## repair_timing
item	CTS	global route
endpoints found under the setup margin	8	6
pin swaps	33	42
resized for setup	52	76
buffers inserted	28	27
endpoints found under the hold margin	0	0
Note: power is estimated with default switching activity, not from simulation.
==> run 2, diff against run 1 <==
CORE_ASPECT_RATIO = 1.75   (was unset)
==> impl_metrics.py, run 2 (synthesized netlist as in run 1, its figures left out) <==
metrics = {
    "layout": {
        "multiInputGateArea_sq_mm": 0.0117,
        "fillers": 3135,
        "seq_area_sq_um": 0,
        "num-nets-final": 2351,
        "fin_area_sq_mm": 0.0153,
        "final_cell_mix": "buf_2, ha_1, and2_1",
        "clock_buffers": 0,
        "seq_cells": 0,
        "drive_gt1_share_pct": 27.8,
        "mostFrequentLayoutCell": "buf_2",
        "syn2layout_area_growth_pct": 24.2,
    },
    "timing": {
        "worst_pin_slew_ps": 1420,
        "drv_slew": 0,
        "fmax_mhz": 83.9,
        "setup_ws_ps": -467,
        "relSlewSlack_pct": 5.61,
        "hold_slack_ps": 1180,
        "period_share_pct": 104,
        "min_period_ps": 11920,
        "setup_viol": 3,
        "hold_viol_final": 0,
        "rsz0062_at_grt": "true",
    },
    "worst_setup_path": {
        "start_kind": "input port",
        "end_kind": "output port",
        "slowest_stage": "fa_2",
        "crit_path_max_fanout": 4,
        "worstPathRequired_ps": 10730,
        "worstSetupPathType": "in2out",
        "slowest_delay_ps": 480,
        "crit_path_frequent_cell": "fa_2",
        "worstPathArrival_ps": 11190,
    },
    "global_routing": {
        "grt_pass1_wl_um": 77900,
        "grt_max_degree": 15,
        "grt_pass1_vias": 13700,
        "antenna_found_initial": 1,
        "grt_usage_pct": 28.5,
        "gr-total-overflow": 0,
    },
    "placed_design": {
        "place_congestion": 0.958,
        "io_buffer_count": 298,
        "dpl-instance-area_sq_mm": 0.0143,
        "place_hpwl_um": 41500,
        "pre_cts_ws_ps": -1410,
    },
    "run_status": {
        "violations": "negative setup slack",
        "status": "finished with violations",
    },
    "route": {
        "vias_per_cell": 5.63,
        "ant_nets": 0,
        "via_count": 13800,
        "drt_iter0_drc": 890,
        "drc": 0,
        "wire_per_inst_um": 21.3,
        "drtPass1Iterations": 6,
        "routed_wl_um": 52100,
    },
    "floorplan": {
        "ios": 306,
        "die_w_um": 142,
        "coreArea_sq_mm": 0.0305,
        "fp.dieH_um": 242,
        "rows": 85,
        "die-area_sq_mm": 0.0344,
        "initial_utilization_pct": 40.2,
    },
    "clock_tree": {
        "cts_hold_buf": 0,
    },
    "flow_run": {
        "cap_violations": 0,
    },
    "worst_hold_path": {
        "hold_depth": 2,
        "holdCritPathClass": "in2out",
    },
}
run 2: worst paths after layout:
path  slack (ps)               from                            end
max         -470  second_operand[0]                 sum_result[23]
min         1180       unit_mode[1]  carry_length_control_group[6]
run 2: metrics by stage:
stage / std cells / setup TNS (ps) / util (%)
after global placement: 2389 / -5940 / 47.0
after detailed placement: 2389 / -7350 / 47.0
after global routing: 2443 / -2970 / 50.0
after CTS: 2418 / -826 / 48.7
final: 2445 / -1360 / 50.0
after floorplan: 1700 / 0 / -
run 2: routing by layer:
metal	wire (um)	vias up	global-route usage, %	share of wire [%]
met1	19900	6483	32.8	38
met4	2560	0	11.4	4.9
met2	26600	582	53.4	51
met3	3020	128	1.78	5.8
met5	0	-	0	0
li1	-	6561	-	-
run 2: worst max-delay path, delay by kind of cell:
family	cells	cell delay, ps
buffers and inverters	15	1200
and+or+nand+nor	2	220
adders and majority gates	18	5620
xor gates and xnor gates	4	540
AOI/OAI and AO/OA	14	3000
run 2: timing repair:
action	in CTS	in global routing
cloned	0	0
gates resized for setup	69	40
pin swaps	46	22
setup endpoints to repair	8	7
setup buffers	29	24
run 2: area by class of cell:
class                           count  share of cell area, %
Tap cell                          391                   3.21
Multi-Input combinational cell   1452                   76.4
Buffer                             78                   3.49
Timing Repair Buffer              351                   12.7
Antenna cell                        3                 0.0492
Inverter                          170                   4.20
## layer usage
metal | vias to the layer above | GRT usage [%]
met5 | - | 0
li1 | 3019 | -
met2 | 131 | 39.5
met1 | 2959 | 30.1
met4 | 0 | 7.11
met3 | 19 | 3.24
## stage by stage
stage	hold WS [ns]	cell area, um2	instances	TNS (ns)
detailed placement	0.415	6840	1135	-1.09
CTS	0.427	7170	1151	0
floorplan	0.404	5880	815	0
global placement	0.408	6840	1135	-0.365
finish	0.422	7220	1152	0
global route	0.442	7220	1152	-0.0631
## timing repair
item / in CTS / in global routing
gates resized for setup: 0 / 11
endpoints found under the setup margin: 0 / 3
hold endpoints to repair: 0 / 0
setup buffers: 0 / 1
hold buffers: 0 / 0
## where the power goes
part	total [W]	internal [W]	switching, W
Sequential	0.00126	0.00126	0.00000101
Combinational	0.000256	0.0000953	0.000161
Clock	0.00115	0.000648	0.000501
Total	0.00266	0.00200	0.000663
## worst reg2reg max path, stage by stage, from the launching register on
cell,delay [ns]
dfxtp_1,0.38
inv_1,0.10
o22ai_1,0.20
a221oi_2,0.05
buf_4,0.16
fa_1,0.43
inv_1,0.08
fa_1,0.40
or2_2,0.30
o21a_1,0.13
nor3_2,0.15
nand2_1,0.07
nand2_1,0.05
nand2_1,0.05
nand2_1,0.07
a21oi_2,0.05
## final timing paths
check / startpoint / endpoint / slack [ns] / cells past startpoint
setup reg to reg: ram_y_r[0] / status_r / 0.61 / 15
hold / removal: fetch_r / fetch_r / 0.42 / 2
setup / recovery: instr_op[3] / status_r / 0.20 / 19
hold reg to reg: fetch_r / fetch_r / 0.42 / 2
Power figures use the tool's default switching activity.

*Instructions to follow*
Retype the listing above, word for word, from its first line to the line containing "CORE_ASPECT_RATIO = 1.75", both ends included.

*Expected answer*
## repair_timing
item	CTS	global route
endpoints found under the setup margin	8	6
pin swaps	33	42
resized for setup	52	76
buffers inserted	28	27
endpoints found under the hold margin	0	0
Note: power is estimated with default switching activity, not from simulation.
==> run 2, diff against run 1 <==
CORE_ASPECT_RATIO = 1.75   (was unset)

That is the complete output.